Top of Entries provided
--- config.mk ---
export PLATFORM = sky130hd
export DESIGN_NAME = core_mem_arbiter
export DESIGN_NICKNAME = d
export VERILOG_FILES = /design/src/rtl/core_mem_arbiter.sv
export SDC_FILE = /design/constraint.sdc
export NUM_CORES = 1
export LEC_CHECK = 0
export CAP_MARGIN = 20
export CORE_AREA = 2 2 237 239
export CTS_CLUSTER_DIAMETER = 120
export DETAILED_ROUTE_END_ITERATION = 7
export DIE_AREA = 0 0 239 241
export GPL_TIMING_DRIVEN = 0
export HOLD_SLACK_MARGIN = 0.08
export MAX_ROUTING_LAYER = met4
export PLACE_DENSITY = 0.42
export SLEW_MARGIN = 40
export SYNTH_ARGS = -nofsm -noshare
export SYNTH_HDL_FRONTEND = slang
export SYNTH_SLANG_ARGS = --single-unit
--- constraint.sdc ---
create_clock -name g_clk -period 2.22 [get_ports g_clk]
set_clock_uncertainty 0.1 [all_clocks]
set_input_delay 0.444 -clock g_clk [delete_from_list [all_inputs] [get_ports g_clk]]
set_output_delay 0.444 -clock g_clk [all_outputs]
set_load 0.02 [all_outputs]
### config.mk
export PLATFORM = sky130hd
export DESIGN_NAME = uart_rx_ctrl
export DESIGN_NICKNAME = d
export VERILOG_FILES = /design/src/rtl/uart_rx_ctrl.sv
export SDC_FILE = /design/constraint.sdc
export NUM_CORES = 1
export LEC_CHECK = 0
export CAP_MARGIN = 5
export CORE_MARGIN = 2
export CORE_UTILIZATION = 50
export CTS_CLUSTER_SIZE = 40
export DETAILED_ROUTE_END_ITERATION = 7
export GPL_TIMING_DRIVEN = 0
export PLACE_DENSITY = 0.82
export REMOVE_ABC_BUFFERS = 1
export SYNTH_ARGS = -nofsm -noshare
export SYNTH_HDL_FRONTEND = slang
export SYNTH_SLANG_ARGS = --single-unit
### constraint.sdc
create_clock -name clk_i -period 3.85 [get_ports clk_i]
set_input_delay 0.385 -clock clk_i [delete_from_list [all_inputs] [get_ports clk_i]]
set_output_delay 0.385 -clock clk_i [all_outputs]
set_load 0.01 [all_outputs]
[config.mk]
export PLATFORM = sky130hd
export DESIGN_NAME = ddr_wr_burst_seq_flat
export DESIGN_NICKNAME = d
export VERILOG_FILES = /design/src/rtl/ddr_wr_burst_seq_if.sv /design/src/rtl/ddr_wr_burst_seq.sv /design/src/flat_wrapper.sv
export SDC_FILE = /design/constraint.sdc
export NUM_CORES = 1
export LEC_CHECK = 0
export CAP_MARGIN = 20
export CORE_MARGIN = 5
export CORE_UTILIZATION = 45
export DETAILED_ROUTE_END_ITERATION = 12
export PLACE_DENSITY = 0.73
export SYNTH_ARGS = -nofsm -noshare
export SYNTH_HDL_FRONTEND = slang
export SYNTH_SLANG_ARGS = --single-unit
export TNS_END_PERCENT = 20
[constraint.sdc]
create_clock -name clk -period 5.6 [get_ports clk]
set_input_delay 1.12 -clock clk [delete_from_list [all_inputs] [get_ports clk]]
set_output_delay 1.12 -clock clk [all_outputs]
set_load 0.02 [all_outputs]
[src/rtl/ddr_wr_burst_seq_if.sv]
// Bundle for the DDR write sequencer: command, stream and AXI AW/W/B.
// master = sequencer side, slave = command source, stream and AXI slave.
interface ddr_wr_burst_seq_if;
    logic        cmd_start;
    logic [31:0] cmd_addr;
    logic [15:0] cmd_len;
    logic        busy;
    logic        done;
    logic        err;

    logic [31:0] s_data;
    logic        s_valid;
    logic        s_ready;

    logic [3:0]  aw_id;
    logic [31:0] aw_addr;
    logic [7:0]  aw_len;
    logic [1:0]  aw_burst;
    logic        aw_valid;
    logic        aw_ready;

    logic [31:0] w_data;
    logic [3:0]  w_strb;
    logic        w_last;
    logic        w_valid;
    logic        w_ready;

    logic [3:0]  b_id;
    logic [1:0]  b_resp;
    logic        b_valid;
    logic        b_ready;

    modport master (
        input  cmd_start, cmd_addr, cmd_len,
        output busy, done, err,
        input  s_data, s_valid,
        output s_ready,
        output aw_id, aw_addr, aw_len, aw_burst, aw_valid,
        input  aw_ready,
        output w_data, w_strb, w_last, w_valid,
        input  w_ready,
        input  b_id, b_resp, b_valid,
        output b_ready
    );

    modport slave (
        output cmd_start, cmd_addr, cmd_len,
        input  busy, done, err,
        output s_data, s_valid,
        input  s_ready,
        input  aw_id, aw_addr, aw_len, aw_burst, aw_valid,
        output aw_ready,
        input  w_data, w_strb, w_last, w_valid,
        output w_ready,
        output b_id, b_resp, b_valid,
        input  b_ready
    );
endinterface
Bottom of Entries provided
Top of Entries provided
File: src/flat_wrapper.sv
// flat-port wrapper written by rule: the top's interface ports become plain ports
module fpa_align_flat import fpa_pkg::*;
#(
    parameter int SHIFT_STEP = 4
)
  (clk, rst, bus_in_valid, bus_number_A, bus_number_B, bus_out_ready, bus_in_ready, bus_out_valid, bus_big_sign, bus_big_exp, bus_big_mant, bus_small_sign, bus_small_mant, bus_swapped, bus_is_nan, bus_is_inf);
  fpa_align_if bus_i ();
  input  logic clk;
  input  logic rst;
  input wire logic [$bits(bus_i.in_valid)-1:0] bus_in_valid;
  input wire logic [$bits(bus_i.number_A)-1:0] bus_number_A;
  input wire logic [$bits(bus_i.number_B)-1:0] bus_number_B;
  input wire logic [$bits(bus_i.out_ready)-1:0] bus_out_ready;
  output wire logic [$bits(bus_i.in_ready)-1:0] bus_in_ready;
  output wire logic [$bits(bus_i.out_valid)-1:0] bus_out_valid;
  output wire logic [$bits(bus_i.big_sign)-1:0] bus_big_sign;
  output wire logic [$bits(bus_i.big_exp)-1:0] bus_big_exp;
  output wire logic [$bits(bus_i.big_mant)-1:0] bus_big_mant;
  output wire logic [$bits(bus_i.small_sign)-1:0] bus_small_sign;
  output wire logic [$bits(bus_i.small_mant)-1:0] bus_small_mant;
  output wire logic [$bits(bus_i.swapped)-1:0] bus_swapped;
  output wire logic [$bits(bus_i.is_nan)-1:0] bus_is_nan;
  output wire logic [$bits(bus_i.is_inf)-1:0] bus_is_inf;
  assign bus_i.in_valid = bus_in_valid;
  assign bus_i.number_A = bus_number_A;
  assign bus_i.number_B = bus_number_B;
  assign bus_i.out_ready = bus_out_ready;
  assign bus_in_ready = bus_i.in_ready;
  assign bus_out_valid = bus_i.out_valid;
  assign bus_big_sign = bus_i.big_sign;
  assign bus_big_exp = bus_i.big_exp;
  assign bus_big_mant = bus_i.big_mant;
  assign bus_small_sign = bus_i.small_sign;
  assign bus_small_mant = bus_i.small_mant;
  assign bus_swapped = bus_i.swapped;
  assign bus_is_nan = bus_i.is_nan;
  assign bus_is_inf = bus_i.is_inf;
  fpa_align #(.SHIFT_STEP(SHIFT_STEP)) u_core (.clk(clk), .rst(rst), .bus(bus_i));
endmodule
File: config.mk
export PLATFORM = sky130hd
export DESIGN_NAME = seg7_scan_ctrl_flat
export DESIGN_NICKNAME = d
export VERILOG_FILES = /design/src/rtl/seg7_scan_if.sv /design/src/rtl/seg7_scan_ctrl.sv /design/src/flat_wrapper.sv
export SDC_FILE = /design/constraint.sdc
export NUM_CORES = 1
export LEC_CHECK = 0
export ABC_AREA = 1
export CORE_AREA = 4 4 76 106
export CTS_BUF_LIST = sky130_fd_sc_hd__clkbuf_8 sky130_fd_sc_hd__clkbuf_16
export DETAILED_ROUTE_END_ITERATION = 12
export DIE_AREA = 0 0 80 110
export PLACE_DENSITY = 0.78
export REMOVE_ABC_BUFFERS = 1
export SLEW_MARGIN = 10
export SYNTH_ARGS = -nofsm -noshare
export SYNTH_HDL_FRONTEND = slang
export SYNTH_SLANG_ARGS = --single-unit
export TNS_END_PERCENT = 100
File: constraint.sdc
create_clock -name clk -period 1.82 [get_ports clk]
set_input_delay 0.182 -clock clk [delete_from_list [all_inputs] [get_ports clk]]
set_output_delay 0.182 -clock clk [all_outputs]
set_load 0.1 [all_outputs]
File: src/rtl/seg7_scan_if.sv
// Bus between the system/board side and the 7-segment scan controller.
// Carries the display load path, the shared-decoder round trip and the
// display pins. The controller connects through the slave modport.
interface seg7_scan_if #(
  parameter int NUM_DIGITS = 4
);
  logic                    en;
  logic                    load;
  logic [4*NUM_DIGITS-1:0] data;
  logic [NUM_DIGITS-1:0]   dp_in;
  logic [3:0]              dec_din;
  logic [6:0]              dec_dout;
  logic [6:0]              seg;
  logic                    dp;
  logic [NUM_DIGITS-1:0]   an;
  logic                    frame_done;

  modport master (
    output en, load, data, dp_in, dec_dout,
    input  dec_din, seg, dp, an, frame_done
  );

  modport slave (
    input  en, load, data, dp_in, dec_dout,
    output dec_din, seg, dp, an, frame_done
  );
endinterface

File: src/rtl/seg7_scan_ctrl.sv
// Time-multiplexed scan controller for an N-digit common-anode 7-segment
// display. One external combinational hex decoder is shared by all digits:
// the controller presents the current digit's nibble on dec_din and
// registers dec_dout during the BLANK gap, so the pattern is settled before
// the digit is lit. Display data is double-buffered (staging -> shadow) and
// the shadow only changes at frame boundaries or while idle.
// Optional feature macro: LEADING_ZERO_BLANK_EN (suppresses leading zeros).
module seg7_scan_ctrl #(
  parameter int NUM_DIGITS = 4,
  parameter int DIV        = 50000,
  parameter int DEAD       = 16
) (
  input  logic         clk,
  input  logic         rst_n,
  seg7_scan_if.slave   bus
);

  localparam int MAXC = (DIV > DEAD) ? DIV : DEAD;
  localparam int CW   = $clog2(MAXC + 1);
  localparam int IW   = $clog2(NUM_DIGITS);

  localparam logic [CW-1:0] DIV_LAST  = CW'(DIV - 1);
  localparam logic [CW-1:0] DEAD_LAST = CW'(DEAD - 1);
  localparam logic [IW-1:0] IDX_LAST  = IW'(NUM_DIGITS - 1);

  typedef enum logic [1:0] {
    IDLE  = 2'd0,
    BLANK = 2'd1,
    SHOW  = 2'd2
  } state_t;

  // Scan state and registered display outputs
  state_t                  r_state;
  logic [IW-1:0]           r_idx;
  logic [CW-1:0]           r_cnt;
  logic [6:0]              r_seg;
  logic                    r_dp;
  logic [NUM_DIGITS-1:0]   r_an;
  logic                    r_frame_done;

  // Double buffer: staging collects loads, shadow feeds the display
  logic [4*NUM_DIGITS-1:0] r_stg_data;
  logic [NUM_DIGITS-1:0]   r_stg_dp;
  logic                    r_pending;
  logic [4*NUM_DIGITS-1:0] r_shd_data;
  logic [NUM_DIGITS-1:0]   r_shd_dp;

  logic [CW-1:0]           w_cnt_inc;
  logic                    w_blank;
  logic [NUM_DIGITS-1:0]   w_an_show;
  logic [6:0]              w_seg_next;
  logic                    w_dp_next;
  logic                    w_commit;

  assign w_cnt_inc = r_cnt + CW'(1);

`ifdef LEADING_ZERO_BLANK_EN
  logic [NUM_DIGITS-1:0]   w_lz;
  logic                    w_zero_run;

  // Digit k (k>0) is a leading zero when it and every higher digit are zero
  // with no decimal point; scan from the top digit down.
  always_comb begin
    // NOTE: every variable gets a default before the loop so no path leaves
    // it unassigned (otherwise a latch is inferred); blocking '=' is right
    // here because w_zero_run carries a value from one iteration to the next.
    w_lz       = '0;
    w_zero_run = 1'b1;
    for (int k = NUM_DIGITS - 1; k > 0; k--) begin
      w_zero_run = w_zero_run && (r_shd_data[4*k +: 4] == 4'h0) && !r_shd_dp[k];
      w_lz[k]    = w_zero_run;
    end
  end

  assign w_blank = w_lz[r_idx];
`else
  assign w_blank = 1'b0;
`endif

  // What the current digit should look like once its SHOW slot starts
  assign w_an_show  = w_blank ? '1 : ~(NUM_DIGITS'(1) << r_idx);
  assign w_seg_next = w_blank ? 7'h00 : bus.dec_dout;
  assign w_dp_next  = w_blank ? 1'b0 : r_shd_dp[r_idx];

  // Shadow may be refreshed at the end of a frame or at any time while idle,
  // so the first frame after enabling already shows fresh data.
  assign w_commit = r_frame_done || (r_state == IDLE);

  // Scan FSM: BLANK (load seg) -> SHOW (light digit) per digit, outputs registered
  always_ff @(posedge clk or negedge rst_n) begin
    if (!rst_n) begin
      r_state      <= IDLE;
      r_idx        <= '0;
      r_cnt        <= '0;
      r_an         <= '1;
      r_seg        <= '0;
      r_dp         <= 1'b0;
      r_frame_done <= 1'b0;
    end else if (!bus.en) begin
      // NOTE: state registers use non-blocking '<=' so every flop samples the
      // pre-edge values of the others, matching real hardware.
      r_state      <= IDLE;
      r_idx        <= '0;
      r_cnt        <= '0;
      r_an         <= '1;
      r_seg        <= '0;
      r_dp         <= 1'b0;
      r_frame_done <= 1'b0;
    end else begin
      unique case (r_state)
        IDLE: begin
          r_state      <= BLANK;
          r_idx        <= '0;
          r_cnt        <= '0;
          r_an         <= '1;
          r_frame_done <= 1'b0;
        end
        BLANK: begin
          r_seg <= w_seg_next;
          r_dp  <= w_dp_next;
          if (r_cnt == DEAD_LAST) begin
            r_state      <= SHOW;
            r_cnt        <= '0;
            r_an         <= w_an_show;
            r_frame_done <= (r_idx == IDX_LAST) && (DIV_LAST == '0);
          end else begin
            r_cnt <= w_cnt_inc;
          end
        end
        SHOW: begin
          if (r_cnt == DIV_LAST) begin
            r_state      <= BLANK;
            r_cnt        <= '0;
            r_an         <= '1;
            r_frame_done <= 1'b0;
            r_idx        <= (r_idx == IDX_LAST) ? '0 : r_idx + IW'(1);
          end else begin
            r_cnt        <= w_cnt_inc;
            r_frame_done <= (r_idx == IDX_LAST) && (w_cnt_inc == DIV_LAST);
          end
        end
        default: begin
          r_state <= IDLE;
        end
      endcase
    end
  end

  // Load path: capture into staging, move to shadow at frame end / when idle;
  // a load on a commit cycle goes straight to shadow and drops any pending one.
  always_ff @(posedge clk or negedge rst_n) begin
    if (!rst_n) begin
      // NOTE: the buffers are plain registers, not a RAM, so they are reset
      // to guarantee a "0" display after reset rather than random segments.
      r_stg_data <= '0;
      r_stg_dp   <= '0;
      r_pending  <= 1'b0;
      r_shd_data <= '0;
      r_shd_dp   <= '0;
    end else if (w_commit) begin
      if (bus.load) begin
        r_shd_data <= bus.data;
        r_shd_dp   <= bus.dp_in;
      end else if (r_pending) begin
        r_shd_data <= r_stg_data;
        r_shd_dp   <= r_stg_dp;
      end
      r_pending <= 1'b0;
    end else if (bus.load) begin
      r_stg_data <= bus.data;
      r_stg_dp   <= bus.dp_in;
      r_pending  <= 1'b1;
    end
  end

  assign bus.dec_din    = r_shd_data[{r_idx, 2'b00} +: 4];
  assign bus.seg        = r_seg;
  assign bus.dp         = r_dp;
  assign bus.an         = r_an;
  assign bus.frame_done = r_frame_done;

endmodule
Bottom of Entries provided
■ Task instructions
Copy each line above that has the word "MAXC".

■ Answer section
  localparam int MAXC = (DIV > DEAD) ? DIV : DEAD;
  localparam int CW   = $clog2(MAXC + 1);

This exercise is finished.